Concluding (for now), my sample project request was for the serialization issue.
Not for the connection issue, you might’ve experienced because of machine resources."
So, whether you’d still want to traverse that route is up to you. From my end, I’ll ask one of the Axon Server engineers if this situation rings a bell.

I will. We are already doing some (de)serialization tests with events and upcasters, I’m happy to share our approach. And tell you what I think is missing for doing the same with aggregates.

I do not think so. We figured the size of our aggregates was too large, and before the changes causing this issue, we changed the aggregate in order to make it (way) smaller. And that time, I did not forget to update the revision number :-).

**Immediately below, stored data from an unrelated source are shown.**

[config.mk]
export PLATFORM = sky130hd
export DESIGN_NAME = bus_timeout_timer
export DESIGN_NICKNAME = d
export VERILOG_FILES = /design/src/logic/rv_pkg.sv /design/src/logic/bus_timeout_timer.sv
export SDC_FILE = /design/constraint.sdc
export NUM_CORES = 1
export LEC_CHECK = 0
export ABC_CLOCK_PERIOD_IN_PS = 2000
export BUFFER_PORTS_ARGS = -buffer_cell sky130_fd_sc_hd__buf_2
export CORE_AREA = 10 10 47 49
export CTS_CLUSTER_DIAMETER = 80
export DETAILED_ROUTE_END_ITERATION = 12
export DIE_AREA = 0 0 57 59
export PLACE_DENSITY = 0.48
export SLEW_MARGIN = 0
export SYNTH_ARGS = -nofsm -noshare
export SYNTH_HDL_FRONTEND = slang
export SYNTH_SLANG_ARGS = --single-unit
[constraint.sdc]
create_clock -name clk -period 2 [get_ports clk]
set_clock_uncertainty 0.05 [all_clocks]
set_input_delay 0 -clock clk [delete_from_list [all_inputs] [get_ports clk]]
set_output_delay 0 -clock clk [all_outputs]
set_load 0.01 [all_outputs]
[src/logic/rv_pkg.sv]
package rv_pkg;

	localparam int XLEN        = 64;             // Register and data width
	localparam int ADDR_W      = 32;             // AXI4-Lite address width
	localparam int BUS_TIMEOUT = 64;             // Max wait cycles per transaction

	localparam logic [XLEN-1:0] RESET_PC = '0;   // First fetch address

	// Multi-cycle sequencer states
	typedef enum logic [2:0] {
		FETCH_ADDR,
		FETCH_DATA,
		EXECUTE,
		MEM_ADDR,
		MEM_DATA,
		HALT
	} seq_state_e;

	// RV64I major opcodes, instr[6:0]
	typedef enum logic [6:0] {
		OP_IMM = 7'b0010011,
		OP     = 7'b0110011,
		LUI    = 7'b0110111,
		AUIPC  = 7'b0010111,
		LOAD   = 7'b0000011,
		STORE  = 7'b0100011,
		BRANCH = 7'b1100011,
		JAL    = 7'b1101111,
		JALR   = 7'b1100111,
		SYSTEM = 7'b1110011
	} opcode_e;

	// ALU operations
	typedef enum logic [2:0] {
		ADD,
		SUB,
		AND,
		OR,
		XOR,
		SLT,     // Signed compare
		PASS_B   // Forward operand b, used by lui
	} alu_op_e;

	// Register write-back source
	typedef enum logic [1:0] {
		ALU,
		MEM,
		PC_PLUS4
	} wb_sel_e;

endpackage

[src/logic/bus_timeout_timer.sv]
`timescale 1ns/1ps

module bus_timeout_timer import rv_pkg::*; (
	input  logic clk,
	input  logic rst,
	input  logic busy,
	input  logic done,
	output logic timeout
);

	localparam int CNT_W = $clog2(BUS_TIMEOUT + 1);

	logic [CNT_W-1:0] count;

	always_ff @(posedge clk) begin
		if (rst || done || !busy)
			count <= '0;
		else if (!timeout)
			count <= count + 1'b1; // Saturates at the limit
	end

	assign timeout = (count == CNT_W'(BUS_TIMEOUT));

endmodule

==> impl_metrics.py, run 1 <==
metrics = {
    "final_layout": {
        "biggestRegsByFlops": "count (7)",
        "drive_gt1_frac": 0.1702,
        "area_growth_syn_to_layout_pct": 16.97,
        "max_flop_register": "count",
        "largest_register_ffs": 7,
        "diodes": 0,
        "fin_nets": 54,
        "fillers": 159,
        "final_core_util": 0.2893,
        "fin_area_um2": 405.4,
        "final_cells": 63,
    },
    "setup_path": {
        "reg2reg_setup_slack_ps": 650,
        "rr_worst_depth": 4,
        "path_cells": "nor4b_2 > and2_1 > buf_2",
        "start_kind": "flop",
        "r2r_end": "count[6]",
        "slowest_stage": "dfxtp_1",
        "cp_max_fo": 6,
        "worst_path_largest_cell_delay_ps": 340,
        "arrival_ps": 1400,
        "required_ps": 1950,
        "crit_type": "reg -> out",
        "r2r-start": "count[1]",
        "crit_path_end_kind": "primary output",
    },
    "place": {
        "portBuffers": 4,
        "gp_congestion": 0.6809,
        "placed_cell_area_um2": 379.1,
        "dp_hpwl_um": 499.4,
        "dp_cells": 59,
        "place_ws_ps": 679.8,
    },
    "yosys": {
        "syn_area_per_cell_um2": 8.665,
        "synth_seq_area_share": 0.4043,
        "synth_enable_flop_cells": 0,
        "ys_types": 19,
        "ys_ff_latch": 7,
        "syn_area_um2": 346.6,
        "synthArstFlopShare": 0,
        "postSynthCellCount": 40,
        "yosys_warnings": 0,
        "synth_top_area_frac": 0.4043,
        "synthTopCellsByArea": "dfxtp_1 40%, ha_1 7.2%, nand2_1 6.5%",
        "synthesis.nets": 46,
        "yosys.area.top_type": "dfxtp_1",
        "synthFlopType": "dfxtp_1",
    },
    "clocking": {
        "clk_latency_ps": 250,
        "numCtsBuffers": 3,
        "path_clk_slew_ps": 60,
        "cts_tree": "done",
        "postCtsHoldBufs": 0,
        "clock_sinks": 7,
        "postCtsSetupBuffers": 0,
        "htreeDepth": 1,
        "ctsLongestPathBuffers": 2,
        "postCtsResizedCells": 0,
        "cts-root-buf": "clkbuf_4",
    },
    "global_route": {
        "grtUsageTotal": 0.04540,
        "grt_pass1_wl_um": 1186,
        "antenna_found_initial": 0,
        "grt_overflow": 0,
        "grt_pass1_vias": 293,
        "grt_start_max_net_pins": 7,
    },
    "sta": {
        "fin_ws_ps": 554.3,
        "tns_ps": 0,
        "rsz0062_at_grt": "false",
        "worstMarginPinSlew_ps": 404.3,
        "fmax_mhz": 691.7,
        "max_slew_margin": 0.7299,
        "finalMaxSlewViolations": 0,
        "min_period_ps": 1446,
        "hold_viol": 0,
        "fin_hold_ws_ps": 25.85,
        "period_share": 0.7228,
        "finalSetupViolations": 0,
    },
    "min_path": {
        "hold_class": "in -> reg",
        "worst_hold_path.endpoint": "count[0]",
        "hold_path_depth": 4,
        "hold_path_startpoint": "done",
    },
    "floorplanning": {
        "die_width_um": 57,
        "die-area_um2": 3363,
        "design.portCount": 5,
        "initial_core_util": 0.2473,
        "fp.coreArea_um2": 1401,
        "row_count": 14,
        "dieHeight_um": 59,
    },
    "power_and_ir_drop": {
        "finalPower_mw": 0.2809,
        "power_density_nw_per_um2": 693.0,
        "ir_worst_vdd_mv": 0.2529,
        "cellLeakagePower_nw": 0.1388,
    },
    "route": {
        "post-route-drc-count": 0,
        "drt_iter0_markers": 4,
        "ant_nets": 0,
        "vias_per_cell": 4.413,
        "drtPass1Iterations": 3,
        "wl_um": 657,
        "dr_total_vias": 278,
        "wl_per_cell_um": 10.43,
    },
    "status": {
        "status": "complete, no violations",
    },
    "job": {
        "max-cap-violations": 0,
    },
}
==> synth_stat cells, types with 2 or more instances <==
library cell	number
or3_1	2
a21oi_1	2
nor3_1	3
nand3_1	2
ha_1	2
xor2_1	2
nand2_1	6
inv_1	2
dfxtp_1	7
o21ai_0	3
==> layout by cell type (no fill, tap or decap) <==
master / n
clkbuf_1: 1
inv_1: 2
nor2_1: 1
nand2_1: 6
nand4_1: 1
xnor2_1: 1
buf_2: 4
mux2i_1: 1
nand3_1: 2
nor3b_1: 1
a21oi_1: 2
clkbuf_4: 3
nor2b_1: 1
or3_1: 2
xor2_1: 2
nor3_1: 3
dfxtp_1: 7
nor4b_2: 1
and2_1: 1
ha_1: 2
o21ai_0: 3
===== src/cache_macros.svh =====
`ifndef CACHE_MACROS_SVH
`define CACHE_MACROS_SVH

// cache geometry, all sizes as log2 except the way count

// words per line
`define LINE_ADDR_LEN 3

// number of sets
`define SET_ADDR_LEN 3

// tag bits kept per line
`define TAG_ADDR_LEN 10

// ways per set
`define WAY_CNT 4

// data word width and byte offset bits
`define WORD_W 32
`define BYTE_ADDR_LEN 2

`endif


===== src/cache_pkg.sv =====
`include "cache_macros.svh"

package cache_pkg;

    // address bits above the tag, not used by the cache
    localparam int UNUSED_ADDR_LEN =
        32 - `TAG_ADDR_LEN - `SET_ADDR_LEN - `LINE_ADDR_LEN - `BYTE_ADDR_LEN;

    // cpu byte address split into cache fields, msb first
    typedef struct packed {
        logic [UNUSED_ADDR_LEN-1:0] unused;
        logic [`TAG_ADDR_LEN-1:0]   tag;
        logic [`SET_ADDR_LEN-1:0]   set_idx;
        logic [`LINE_ADDR_LEN-1:0]  word;
        logic [`BYTE_ADDR_LEN-1:0]  offset;
    } cache_addr_t;

    // store width
    typedef enum logic [1:0] {
        ST_BYTE,
        ST_HALF,
        ST_WORD
    } store_kind_e;

    // request levels, held by the cpu until finish
    typedef struct packed {
        logic                rd;
        logic                wr;
        store_kind_e         kind;
        logic [31:0]         addr;
        logic [`WORD_W-1:0]  wdata;
    } cpu_req_t;

    typedef struct packed {
        logic               finish;
        logic               miss;
        logic [`WORD_W-1:0] rdata;
    } cpu_rsp_t;

    // controller states
    typedef enum logic [1:0] {
        ST_READY,
        ST_WRITEBACK,
        ST_REFILL
    } ctrl_state_e;

    typedef logic [$clog2(`WAY_CNT)-1:0] way_idx_t;

endpackage


===== src/tag_store.sv =====
`timescale 1ns/1ps

`include "cache_macros.svh"

module tag_store
    import cache_pkg::*;
(
    input  logic        clk,
    input  logic        rst,
    input  cache_addr_t addr_i,
    input  way_idx_t    victim_way_i,
    input  logic        store_en_i,
    input  logic        fill_en_i,
    output logic        hit_o,
    output way_idx_t    hit_way_o,
    output logic        victim_dirty_o,
    output logic [31:0] wb_addr_o
);

    localparam int SET_CNT = 1 << `SET_ADDR_LEN;

    logic [`TAG_ADDR_LEN-1:0] tag_q [SET_CNT][`WAY_CNT];
    logic [`WAY_CNT-1:0]      valid_q [SET_CNT];
    logic [`WAY_CNT-1:0]      dirty_q [SET_CNT];
    logic [`WAY_CNT-1:0]      hit_vec;
    cache_addr_t              wb_addr;

    // tag compare on every valid way of the set
    always_comb
    begin
        for (int w = 0; w < `WAY_CNT; w++)
        begin
            hit_vec[w] = valid_q[addr_i.set_idx][w]
                && (tag_q[addr_i.set_idx][w] == addr_i.tag);
        end
    end

    assign hit_o = |hit_vec;

    // encode hit way
    always_comb
    begin
        hit_way_o = '0;
        for (int w = 0; w < `WAY_CNT; w++)
        begin
            if (hit_vec[w])
            begin
                hit_way_o = way_idx_t'(w);
            end
        end
    end

    // victim needs write-back only if valid and dirty
    assign victim_dirty_o = valid_q[addr_i.set_idx][victim_way_i]
        && dirty_q[addr_i.set_idx][victim_way_i];

    // victim line address from its tag and the current set
    always_comb
    begin
        wb_addr         = '0;
        wb_addr.tag     = tag_q[addr_i.set_idx][victim_way_i];
        wb_addr.set_idx = addr_i.set_idx;
    end

    assign wb_addr_o = wb_addr;

    always_ff @(posedge clk)
    begin
        if (rst)
        begin
            for (int s = 0; s < SET_CNT; s++)
            begin
                valid_q[s] <= '0;
                dirty_q[s] <= '0;
            end
        end
        else if (fill_en_i)
        begin
            // fresh line from memory is clean
            valid_q[addr_i.set_idx][victim_way_i] <= 1'b1;
            dirty_q[addr_i.set_idx][victim_way_i] <= 1'b0;
        end
        else if (store_en_i)
        begin
            dirty_q[addr_i.set_idx][hit_way_o] <= 1'b1;
        end
    end

    always_ff @(posedge clk)
    begin
        if (fill_en_i)
        begin
            tag_q[addr_i.set_idx][victim_way_i] <= addr_i.tag;
        end
    end

    // fills only happen on a miss, so tags never duplicate in a set
    a_hit_onehot: assert property (@(posedge clk) disable iff (rst)
        $onehot0(hit_vec));

    // held request hits right after its refill
    a_fill_then_hit: assert property (@(posedge clk) disable iff (rst)
        fill_en_i |=> hit_o);

endmodule


===== config.mk =====
export PLATFORM = sky130hd
export DESIGN_NAME = tag_store
export DESIGN_NICKNAME = d
export VERILOG_FILES = /design/src/cache_pkg.sv /design/src/tag_store.sv
export VERILOG_INCLUDE_DIRS = /design/src
export SDC_FILE = /design/constraint.sdc
export NUM_CORES = 1
export LEC_CHECK = 0
export ABC_AREA = 0
export BUFFER_PORTS_ARGS = -buffer_cell sky130_fd_sc_hd__buf_2
export CORE_MARGIN = 2
export CORE_UTILIZATION = 40
export DETAILED_ROUTE_END_ITERATION = 8
export SETUP_SLACK_MARGIN = 0.1
export SLEW_MARGIN = 20
export SYNTH_ARGS = -nofsm -noshare
export SYNTH_HDL_FRONTEND = slang
export SYNTH_SLANG_ARGS = --single-unit

===== constraint.sdc =====
create_clock -name clk -period 4.2 [get_ports clk]
set_clock_uncertainty 0.2 [all_clocks]
set_input_delay 0.42 -clock clk [delete_from_list [all_inputs] [get_ports clk]]
set_output_delay 0.42 -clock clk [all_outputs]
set_load 0.005 [all_outputs]
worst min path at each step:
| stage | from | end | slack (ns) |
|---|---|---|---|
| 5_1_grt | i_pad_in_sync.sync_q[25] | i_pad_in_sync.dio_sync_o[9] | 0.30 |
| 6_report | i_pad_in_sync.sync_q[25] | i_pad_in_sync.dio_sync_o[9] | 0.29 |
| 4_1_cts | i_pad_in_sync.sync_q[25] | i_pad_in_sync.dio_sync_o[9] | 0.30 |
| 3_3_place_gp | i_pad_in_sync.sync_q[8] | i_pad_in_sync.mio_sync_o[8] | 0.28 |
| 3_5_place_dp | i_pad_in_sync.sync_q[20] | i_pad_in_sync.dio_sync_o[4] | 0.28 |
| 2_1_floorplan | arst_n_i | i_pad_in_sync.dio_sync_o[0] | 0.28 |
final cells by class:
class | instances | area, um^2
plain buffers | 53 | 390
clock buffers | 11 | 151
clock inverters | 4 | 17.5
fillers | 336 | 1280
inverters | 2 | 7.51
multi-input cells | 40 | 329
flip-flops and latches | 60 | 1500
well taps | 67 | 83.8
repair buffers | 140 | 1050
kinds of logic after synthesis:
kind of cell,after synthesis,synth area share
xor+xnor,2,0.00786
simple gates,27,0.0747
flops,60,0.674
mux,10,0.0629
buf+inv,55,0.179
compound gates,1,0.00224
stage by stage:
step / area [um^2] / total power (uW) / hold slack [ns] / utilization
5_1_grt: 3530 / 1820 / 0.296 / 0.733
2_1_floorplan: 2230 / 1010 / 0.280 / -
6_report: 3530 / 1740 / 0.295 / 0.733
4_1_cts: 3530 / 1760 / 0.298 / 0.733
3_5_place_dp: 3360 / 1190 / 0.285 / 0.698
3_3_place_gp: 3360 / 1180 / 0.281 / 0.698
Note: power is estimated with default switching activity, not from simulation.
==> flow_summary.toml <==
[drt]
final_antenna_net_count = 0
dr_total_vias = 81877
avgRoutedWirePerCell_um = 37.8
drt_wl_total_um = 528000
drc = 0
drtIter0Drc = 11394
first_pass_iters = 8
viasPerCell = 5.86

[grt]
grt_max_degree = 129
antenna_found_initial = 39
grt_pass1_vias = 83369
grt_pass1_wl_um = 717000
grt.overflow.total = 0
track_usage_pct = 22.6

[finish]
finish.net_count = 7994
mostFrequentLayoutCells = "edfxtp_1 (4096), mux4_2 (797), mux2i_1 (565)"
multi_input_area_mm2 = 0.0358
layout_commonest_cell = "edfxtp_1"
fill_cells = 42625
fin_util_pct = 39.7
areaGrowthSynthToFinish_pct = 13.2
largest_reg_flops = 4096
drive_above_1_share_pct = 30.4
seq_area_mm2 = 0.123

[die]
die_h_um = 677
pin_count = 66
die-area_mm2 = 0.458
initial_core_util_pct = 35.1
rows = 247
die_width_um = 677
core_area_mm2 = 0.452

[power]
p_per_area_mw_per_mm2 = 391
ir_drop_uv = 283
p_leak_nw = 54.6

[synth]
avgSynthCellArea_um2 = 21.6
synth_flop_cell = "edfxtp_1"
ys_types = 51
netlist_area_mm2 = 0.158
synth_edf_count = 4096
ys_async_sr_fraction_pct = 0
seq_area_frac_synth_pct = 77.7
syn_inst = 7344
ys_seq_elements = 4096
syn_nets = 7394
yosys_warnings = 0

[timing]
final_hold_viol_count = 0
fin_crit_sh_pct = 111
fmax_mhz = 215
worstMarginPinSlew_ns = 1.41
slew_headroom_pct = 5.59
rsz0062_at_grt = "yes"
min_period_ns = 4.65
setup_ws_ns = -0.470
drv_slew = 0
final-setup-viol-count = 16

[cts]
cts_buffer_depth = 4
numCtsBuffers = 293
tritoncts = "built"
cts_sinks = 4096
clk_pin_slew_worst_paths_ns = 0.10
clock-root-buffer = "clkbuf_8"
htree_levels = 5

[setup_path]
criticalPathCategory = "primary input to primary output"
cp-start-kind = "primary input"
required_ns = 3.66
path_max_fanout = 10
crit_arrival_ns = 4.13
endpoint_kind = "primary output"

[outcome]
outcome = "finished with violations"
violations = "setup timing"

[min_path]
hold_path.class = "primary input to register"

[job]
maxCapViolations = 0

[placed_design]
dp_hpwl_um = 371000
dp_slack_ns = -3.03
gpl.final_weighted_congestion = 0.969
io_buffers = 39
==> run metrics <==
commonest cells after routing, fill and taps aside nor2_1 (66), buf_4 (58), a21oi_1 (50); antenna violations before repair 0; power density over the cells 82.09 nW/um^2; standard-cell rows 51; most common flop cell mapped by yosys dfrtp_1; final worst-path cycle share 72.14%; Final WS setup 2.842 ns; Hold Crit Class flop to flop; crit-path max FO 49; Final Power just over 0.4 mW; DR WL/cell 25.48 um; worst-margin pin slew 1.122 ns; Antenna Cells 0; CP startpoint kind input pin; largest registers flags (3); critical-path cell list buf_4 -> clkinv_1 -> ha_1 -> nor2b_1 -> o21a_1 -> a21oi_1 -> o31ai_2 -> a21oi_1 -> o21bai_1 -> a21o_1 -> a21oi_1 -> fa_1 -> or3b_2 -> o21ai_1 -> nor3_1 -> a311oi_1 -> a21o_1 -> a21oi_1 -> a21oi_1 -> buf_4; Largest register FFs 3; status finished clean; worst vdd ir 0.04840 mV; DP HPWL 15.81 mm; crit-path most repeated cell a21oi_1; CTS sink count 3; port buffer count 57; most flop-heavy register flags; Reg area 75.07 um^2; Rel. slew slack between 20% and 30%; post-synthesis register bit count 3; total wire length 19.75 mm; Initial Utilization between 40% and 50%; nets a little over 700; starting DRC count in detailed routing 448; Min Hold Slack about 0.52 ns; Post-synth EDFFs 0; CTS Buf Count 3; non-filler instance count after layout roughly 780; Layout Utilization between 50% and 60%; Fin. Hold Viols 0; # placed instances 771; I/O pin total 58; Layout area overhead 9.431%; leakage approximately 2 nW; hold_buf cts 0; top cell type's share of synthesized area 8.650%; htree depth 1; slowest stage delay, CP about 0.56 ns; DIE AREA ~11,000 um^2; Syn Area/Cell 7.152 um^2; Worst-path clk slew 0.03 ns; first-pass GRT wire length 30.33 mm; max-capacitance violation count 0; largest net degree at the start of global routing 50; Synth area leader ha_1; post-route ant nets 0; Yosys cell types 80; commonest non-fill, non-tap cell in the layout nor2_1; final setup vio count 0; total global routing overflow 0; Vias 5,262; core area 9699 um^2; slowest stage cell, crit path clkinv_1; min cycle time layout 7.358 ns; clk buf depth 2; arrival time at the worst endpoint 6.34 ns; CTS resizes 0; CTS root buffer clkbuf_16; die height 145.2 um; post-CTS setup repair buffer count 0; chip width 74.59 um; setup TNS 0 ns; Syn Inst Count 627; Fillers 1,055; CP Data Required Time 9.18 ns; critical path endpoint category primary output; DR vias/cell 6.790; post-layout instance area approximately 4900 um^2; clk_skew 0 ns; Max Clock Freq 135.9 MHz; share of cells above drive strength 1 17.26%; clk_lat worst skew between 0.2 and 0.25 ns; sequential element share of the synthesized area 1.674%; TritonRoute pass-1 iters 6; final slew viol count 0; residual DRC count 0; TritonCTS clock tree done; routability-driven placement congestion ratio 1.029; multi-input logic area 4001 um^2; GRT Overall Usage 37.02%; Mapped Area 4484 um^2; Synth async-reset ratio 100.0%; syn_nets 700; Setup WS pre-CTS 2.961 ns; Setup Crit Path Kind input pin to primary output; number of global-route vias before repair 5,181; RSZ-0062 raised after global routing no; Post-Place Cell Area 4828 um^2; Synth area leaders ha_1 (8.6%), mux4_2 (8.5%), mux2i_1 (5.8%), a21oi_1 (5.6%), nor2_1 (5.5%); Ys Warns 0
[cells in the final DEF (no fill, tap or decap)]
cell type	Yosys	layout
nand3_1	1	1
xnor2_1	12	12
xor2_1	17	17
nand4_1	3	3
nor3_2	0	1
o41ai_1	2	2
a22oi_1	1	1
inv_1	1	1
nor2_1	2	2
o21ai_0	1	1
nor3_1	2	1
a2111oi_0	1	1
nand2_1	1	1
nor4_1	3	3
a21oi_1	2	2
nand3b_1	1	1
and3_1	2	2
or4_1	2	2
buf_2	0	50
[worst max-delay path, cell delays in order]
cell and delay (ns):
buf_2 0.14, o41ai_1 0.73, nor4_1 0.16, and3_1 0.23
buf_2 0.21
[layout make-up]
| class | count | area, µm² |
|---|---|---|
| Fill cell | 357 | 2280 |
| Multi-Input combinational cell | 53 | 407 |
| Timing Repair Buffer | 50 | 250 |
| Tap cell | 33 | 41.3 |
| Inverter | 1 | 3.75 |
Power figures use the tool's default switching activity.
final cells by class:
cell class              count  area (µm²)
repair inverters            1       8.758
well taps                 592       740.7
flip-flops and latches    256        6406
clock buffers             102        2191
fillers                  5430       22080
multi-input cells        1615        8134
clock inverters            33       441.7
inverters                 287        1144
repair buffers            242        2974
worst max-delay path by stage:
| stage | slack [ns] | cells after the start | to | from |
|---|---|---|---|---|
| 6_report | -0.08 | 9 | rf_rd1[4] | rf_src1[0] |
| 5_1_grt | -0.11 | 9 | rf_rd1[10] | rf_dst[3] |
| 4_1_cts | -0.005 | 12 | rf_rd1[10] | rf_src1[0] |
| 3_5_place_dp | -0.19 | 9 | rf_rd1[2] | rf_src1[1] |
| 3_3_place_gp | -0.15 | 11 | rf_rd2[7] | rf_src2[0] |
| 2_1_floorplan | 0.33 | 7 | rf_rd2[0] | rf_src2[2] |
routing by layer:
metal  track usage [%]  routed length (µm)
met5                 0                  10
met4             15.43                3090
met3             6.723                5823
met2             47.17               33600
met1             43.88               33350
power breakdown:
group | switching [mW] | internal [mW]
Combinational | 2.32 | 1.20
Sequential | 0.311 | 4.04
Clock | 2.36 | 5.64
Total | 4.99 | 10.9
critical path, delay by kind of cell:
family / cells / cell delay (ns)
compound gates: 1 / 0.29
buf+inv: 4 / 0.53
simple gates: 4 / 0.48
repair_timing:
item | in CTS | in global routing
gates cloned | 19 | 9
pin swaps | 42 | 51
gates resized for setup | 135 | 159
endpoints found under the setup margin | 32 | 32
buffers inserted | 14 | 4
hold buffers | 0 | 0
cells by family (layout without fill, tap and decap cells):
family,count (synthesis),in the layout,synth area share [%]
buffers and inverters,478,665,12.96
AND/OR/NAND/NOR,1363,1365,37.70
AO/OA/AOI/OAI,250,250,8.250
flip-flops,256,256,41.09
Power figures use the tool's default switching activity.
### src/hw/event_counters.sv
// --------------------------------------------------
// Saturating counters, one per event plus drops,
// with a selectable read port
// --------------------------------------------------

module event_counters
  import umode_evt_pkg::*;
#(
  parameter int COUNT_W = 16
) (
  input  logic                 clk_i,
  input  logic                 rst_ni,
  input  logic                 evt_valid,
  input  logic [NUM_EVT-1:0]   evt_mask,
  input  logic                 drop_pulse,
  input  logic [CNT_SEL_W-1:0] cnt_sel,
  output logic [COUNT_W-1:0]   cnt_value
);

  logic [COUNT_W-1:0] cnt_q [NUM_CNT];
  logic [NUM_CNT-1:0] inc;

  always_comb begin
    inc = '0;
    for (int i = 0; i < NUM_EVT; i++) begin
      inc[i] = evt_valid && evt_mask[i];
    end
    inc[CNT_DROP] = drop_pulse;
  end

  always_ff @(posedge clk_i or negedge rst_ni) begin
    if (!rst_ni) begin
      for (int i = 0; i < NUM_CNT; i++) begin
        cnt_q[i] <= '0;
      end
    end else begin
      for (int i = 0; i < NUM_CNT; i++) begin
        // Hold at all ones
        if (inc[i] && (cnt_q[i] != {COUNT_W{1'b1}})) begin
          cnt_q[i] <= cnt_q[i] + 1'b1;
        end
      end
    end
  end

  // Unused select codes read as zero
  assign cnt_value = (cnt_sel < CNT_SEL_W'(NUM_CNT)) ? cnt_q[cnt_sel] : '0;

endmodule
<file path="config.mk">
export PLATFORM = sky130hd
export DESIGN_NAME = primitive_assembler_flat
export DESIGN_NICKNAME = d
export VERILOG_FILES = /design/src/design/pa_pkg.sv /design/src/design/geom_rd_if.sv /design/src/design/bounding_box.sv /design/src/design/primitive_assembler.sv /design/src/flat_wrapper.sv
export SDC_FILE = /design/constraint.sdc
export NUM_CORES = 1
export LEC_CHECK = 0
export ABC_AREA = 1
export BUFFER_PORTS_ARGS = -buffer_cell sky130_fd_sc_hd__buf_2
export CAP_MARGIN = 40
export CORE_ASPECT_RATIO = 0.8
export CORE_MARGIN = 1
export CORE_UTILIZATION = 47
export CTS_BUF_LIST = sky130_fd_sc_hd__clkbuf_8
export CTS_CLUSTER_SIZE = 24
export DETAILED_ROUTE_END_ITERATION = 10
export PLACE_DENSITY = 0.82
export REMOVE_ABC_BUFFERS = 1
export SLEW_MARGIN = 20
export SYNTH_ARGS = -nofsm -noshare
export SYNTH_HDL_FRONTEND = slang
export SYNTH_HIERARCHICAL = 1
export SYNTH_SLANG_ARGS = --single-unit
</file>
<file path="constraint.sdc">
create_clock -name clk -period 11.15 [get_ports clk]
set_clock_uncertainty 0.1 [all_clocks]
set_input_delay 0.5575 -clock clk [delete_from_list [all_inputs] [get_ports clk]]
set_output_delay 0.5575 -clock clk [all_outputs]
set_load 0.02 [all_outputs]
</file>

I’ll see what I can do. I do think that adding some more test capabilities is the better approach in any case. Preventing this issue is better than solving it afterwards. So let’s first focus on testing!

On a sidenote: I’m currently in the middle of your course on event sourcing with axon after doing the first one from Allard Buijze. They’re good! And even though I was already familiar with most of the concepts and implementations, I still learned something. And I’m pushing my team members to do these courses as well. So thanks!

1 Like

I’ve created an enhancement request here. Testing command, event and aggregate (de)serialization · Issue #1904 · AxonFramework/AxonFramework · GitHub

Thanks! I just spotted the issue you’ve constructed.
I also added a piece of feedback there to share the prioritization of the idea.

Agreed, preventing is better. I find it hard to deduce whether the issue would be solved with additional de-/serialization tests, as the shared stack traces seem to point to something else.

Thanks for the compliments here @maartenjanvangool! A lot of effort has gone into them, and there are still more to come. We do think it is a very efficient way to share the intent of building applications with DDD, CQRS, and Event Sourcing using Axon. I hope you can get your colleagues to try it out as well!